EXERCISE GOAL =
In the listing below, find the line with "spi, esp32 side" and the line with "spi_bus_t esp_bus;". Repeat those two lines and all lines between them exactly.

INFORMATION SHOWN =
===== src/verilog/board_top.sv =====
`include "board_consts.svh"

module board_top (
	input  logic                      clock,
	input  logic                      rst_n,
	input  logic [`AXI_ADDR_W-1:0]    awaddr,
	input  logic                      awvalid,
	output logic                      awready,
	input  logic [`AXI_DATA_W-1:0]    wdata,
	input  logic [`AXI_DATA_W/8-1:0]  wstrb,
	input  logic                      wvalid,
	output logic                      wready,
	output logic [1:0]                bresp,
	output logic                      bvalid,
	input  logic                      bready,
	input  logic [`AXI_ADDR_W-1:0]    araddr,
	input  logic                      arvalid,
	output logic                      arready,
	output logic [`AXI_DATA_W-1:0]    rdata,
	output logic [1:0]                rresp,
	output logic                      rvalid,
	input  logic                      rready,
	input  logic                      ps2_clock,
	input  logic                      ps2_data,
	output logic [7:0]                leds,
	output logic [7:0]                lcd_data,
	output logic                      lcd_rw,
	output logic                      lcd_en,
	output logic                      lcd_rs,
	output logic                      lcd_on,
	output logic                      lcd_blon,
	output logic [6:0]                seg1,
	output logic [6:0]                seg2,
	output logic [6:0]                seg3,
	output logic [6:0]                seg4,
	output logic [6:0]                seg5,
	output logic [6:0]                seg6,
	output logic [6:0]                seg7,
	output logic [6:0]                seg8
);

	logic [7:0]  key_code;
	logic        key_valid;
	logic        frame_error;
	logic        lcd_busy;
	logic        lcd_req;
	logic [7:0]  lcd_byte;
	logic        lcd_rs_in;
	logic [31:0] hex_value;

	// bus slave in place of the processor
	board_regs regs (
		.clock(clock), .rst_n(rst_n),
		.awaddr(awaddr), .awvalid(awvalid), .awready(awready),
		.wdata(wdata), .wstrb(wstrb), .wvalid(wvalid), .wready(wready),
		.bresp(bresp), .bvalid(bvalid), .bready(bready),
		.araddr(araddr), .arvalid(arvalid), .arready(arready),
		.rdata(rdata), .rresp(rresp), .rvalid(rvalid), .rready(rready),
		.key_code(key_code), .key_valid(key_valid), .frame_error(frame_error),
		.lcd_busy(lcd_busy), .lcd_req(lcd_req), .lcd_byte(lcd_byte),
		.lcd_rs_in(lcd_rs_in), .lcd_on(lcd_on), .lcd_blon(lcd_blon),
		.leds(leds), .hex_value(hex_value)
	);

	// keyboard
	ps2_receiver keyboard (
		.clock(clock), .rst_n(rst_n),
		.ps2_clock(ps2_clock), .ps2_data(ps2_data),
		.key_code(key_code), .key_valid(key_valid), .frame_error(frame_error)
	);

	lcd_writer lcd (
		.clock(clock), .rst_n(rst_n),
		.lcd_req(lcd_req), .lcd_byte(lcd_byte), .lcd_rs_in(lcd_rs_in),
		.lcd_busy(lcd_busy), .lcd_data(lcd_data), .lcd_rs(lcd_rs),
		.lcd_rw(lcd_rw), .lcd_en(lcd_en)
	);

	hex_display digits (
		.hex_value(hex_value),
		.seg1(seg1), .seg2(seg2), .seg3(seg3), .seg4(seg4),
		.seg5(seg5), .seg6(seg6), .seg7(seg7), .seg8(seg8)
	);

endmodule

---

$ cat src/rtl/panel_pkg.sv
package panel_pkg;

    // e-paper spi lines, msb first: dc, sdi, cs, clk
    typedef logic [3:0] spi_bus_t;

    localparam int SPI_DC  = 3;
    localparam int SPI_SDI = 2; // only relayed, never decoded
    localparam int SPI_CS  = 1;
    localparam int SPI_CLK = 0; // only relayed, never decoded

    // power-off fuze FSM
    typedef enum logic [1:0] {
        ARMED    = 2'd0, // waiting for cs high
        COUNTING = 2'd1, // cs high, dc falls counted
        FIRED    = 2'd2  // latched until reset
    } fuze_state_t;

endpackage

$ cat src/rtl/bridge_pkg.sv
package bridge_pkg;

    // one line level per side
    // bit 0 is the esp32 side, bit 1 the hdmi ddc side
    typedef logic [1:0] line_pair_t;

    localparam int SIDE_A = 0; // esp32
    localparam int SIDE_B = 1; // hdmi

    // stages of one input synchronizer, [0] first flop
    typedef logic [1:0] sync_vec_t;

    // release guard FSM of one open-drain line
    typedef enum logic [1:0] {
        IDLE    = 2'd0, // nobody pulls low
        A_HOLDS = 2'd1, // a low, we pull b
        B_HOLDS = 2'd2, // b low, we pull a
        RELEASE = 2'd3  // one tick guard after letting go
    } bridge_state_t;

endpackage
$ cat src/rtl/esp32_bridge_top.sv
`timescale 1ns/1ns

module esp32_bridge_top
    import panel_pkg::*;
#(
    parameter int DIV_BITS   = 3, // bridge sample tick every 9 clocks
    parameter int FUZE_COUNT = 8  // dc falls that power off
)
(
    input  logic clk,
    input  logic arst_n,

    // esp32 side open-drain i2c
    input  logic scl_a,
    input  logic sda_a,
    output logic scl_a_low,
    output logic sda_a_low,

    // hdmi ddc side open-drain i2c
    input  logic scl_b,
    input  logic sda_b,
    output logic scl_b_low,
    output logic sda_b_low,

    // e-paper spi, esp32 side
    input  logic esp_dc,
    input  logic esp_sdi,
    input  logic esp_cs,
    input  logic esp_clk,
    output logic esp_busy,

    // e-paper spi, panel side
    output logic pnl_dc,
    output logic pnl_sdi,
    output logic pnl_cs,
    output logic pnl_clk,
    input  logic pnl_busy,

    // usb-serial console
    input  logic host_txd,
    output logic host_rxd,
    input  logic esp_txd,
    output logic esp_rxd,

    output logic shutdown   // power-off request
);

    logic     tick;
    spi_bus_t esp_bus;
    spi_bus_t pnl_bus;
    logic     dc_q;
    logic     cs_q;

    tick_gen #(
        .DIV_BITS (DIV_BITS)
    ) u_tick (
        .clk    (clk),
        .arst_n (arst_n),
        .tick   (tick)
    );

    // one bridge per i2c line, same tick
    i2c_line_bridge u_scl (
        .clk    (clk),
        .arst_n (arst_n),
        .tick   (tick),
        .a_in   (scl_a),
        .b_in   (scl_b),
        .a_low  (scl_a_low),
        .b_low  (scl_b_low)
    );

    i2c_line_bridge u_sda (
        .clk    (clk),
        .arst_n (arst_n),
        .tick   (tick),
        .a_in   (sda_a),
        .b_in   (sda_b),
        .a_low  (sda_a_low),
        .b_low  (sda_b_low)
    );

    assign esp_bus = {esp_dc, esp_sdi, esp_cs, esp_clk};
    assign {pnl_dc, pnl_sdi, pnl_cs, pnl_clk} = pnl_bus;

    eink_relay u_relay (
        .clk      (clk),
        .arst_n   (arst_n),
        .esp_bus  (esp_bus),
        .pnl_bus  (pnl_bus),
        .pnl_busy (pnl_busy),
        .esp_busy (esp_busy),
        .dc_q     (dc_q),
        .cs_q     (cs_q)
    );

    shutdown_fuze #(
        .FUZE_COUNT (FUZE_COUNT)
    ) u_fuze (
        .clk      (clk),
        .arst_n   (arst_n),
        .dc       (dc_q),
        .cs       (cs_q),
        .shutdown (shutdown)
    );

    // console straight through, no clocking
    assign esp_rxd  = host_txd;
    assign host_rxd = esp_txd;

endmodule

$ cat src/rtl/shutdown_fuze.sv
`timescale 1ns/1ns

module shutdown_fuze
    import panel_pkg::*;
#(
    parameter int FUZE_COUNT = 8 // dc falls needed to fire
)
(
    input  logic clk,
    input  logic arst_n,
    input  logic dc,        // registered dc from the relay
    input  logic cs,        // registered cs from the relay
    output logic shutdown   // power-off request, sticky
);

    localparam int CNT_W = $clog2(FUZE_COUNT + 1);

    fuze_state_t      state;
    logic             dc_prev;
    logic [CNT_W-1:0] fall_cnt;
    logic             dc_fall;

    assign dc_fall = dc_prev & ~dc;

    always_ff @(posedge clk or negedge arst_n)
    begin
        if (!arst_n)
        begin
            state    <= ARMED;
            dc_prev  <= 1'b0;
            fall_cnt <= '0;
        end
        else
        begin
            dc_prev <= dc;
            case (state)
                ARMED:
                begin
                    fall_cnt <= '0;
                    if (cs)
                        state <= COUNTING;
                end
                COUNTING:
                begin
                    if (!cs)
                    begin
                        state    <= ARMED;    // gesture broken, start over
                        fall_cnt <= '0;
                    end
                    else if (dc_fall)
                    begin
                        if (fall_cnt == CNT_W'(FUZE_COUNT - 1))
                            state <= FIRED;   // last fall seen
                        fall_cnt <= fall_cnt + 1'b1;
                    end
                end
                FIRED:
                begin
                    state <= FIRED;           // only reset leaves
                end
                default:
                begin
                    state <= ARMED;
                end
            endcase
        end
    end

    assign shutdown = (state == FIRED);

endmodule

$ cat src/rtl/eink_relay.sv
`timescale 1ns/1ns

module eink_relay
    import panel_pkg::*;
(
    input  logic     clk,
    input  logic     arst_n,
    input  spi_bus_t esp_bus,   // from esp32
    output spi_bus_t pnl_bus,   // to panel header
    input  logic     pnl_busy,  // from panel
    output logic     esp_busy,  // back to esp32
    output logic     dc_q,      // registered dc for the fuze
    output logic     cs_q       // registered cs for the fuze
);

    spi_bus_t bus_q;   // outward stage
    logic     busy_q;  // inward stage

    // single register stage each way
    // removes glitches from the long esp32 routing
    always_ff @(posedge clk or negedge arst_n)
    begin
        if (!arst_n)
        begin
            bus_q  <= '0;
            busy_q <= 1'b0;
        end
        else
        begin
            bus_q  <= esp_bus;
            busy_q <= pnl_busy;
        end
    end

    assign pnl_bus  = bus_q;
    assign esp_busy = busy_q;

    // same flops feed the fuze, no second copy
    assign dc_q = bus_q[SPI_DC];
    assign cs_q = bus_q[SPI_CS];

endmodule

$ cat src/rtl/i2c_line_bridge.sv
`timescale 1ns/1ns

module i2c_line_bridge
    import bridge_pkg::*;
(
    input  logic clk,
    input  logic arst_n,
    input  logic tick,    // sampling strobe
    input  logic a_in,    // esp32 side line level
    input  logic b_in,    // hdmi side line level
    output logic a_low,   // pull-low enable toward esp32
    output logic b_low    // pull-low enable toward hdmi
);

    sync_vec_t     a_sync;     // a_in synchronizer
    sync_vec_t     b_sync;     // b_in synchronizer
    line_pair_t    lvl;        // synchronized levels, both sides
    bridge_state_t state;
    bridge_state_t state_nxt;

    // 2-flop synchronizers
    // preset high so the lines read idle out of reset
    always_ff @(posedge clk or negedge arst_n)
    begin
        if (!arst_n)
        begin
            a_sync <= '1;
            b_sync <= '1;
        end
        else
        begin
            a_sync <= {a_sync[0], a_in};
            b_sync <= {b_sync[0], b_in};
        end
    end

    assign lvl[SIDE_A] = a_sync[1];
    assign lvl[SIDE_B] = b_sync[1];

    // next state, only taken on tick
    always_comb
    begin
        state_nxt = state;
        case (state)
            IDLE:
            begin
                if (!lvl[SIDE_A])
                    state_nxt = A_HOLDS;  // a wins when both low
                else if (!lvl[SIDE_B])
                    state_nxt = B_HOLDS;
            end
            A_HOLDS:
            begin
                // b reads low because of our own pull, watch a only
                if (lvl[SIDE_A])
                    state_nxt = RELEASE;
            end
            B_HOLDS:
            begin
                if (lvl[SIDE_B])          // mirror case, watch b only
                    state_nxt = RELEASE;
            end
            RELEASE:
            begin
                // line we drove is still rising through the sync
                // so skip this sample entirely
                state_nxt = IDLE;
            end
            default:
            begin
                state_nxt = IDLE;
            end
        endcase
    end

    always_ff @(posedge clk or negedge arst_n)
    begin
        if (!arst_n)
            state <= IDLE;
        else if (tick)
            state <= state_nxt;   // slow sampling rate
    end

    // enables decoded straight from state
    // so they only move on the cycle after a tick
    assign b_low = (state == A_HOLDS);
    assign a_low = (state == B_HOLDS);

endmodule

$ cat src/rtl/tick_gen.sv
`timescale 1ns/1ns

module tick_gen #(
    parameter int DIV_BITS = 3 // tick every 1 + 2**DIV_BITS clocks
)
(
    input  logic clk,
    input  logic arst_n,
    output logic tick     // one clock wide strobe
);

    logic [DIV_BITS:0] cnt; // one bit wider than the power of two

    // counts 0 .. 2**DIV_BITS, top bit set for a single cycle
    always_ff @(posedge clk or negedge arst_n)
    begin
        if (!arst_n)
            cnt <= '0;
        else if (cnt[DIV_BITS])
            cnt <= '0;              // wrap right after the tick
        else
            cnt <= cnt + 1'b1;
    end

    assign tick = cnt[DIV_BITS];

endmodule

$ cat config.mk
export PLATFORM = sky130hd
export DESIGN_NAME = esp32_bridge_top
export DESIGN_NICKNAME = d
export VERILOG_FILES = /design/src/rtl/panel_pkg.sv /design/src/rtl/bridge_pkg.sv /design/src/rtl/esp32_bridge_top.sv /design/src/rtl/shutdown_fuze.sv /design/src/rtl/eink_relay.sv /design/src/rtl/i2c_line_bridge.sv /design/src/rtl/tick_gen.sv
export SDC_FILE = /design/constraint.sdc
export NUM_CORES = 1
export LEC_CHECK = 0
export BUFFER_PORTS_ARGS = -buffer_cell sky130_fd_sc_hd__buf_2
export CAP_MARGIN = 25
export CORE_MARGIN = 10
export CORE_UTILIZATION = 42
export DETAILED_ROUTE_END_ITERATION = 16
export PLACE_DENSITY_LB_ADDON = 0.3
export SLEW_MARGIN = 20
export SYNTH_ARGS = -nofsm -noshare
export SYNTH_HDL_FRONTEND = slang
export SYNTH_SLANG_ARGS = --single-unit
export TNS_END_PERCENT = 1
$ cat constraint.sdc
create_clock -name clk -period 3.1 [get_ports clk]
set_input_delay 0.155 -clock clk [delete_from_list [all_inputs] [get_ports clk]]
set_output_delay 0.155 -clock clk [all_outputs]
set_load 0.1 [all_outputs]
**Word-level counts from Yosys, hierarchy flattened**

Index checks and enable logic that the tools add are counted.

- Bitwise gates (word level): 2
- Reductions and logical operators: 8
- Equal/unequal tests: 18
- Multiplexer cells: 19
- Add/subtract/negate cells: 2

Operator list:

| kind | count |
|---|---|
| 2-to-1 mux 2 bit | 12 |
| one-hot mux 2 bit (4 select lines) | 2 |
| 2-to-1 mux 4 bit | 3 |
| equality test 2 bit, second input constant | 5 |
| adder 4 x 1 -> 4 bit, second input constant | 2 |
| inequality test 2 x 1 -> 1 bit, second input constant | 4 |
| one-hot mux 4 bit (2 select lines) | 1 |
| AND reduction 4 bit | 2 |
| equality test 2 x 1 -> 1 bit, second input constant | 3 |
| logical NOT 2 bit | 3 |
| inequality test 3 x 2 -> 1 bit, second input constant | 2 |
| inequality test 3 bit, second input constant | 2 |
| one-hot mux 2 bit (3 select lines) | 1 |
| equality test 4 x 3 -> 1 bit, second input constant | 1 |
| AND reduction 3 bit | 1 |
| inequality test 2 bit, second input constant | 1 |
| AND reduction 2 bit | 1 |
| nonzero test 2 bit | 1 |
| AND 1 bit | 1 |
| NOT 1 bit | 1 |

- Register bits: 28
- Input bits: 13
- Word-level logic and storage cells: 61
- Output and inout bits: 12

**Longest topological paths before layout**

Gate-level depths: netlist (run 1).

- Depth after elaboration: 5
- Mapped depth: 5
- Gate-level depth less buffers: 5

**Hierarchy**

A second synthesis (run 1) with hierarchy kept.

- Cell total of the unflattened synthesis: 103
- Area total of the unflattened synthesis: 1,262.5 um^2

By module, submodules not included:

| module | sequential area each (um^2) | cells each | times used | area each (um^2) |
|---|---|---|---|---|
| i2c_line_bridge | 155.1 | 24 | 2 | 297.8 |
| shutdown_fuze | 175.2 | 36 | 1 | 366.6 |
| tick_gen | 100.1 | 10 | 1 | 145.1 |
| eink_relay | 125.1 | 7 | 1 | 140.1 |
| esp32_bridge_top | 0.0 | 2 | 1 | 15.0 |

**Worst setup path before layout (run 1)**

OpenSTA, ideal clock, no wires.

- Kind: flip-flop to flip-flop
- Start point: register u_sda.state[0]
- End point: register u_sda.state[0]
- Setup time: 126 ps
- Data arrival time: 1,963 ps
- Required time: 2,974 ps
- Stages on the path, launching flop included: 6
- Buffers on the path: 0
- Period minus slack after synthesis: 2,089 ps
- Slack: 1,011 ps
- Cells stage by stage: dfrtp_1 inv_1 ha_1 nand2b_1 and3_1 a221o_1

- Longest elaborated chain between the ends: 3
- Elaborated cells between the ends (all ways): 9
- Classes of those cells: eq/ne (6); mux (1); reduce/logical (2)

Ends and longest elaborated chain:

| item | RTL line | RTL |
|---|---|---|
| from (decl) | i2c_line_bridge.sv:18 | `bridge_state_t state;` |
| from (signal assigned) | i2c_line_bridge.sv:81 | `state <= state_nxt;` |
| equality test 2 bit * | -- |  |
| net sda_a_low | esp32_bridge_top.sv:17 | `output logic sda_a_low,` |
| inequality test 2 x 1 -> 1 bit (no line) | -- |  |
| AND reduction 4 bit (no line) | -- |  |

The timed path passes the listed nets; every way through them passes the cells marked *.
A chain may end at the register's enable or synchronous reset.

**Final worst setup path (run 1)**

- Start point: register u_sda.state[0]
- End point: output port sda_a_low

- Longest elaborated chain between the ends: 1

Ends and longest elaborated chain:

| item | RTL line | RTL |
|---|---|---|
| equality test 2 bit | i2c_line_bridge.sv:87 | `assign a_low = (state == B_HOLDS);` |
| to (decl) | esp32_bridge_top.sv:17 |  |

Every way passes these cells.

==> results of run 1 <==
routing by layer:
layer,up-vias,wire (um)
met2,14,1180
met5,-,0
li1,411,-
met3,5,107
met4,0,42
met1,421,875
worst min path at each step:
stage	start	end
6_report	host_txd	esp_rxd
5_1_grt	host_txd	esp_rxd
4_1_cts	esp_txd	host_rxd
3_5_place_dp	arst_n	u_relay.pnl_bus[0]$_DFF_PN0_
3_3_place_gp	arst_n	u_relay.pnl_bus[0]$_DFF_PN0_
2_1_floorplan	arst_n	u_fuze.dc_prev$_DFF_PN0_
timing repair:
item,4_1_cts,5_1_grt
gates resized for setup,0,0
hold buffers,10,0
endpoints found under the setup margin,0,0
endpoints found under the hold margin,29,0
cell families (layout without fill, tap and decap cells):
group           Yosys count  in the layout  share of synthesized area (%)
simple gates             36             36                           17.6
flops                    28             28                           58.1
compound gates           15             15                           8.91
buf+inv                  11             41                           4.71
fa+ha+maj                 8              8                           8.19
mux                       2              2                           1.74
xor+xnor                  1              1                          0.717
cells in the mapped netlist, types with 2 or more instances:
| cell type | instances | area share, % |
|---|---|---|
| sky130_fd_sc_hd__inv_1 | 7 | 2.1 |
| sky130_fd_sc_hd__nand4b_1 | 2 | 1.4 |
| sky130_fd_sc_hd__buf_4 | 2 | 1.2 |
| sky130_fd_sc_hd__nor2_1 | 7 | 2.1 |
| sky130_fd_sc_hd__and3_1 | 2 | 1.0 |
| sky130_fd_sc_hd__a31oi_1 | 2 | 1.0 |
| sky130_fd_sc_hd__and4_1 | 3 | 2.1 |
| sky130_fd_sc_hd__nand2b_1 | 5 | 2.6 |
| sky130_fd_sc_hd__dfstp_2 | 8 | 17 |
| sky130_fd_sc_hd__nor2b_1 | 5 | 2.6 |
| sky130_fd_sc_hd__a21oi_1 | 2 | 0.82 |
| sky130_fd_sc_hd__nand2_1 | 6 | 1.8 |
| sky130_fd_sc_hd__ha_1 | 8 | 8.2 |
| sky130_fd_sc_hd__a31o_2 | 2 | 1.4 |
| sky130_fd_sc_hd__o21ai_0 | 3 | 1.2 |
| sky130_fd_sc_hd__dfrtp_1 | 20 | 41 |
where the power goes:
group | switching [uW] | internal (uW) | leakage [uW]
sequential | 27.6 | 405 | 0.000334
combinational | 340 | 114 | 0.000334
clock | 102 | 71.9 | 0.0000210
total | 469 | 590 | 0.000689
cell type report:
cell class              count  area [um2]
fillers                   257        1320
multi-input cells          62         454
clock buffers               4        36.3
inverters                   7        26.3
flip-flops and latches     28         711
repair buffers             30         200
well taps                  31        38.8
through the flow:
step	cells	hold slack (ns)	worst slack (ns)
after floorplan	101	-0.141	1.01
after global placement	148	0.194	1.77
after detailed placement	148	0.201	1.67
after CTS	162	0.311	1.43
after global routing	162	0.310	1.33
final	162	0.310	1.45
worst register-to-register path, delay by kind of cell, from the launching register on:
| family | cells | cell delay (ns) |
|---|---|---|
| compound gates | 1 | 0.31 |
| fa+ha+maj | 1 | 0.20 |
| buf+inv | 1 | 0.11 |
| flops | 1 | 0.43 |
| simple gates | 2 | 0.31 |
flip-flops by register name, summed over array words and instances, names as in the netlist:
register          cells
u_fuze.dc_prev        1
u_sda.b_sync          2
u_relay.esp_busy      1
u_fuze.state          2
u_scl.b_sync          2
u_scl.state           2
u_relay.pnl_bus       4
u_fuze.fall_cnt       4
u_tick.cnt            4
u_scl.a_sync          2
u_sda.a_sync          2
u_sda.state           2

RESULT FOR THIS TASK =
    // e-paper spi, esp32 side
    input  logic esp_dc,
    input  logic esp_sdi,
    input  logic esp_cs,
    input  logic esp_clk,
    output logic esp_busy,

    // e-paper spi, panel side
    output logic pnl_dc,
    output logic pnl_sdi,
    output logic pnl_cs,
    output logic pnl_clk,
    input  logic pnl_busy,

    // usb-serial console
    input  logic host_txd,
    output logic host_rxd,
    input  logic esp_txd,
    output logic esp_rxd,

    output logic shutdown   // power-off request
);

    logic     tick;
    spi_bus_t esp_bus;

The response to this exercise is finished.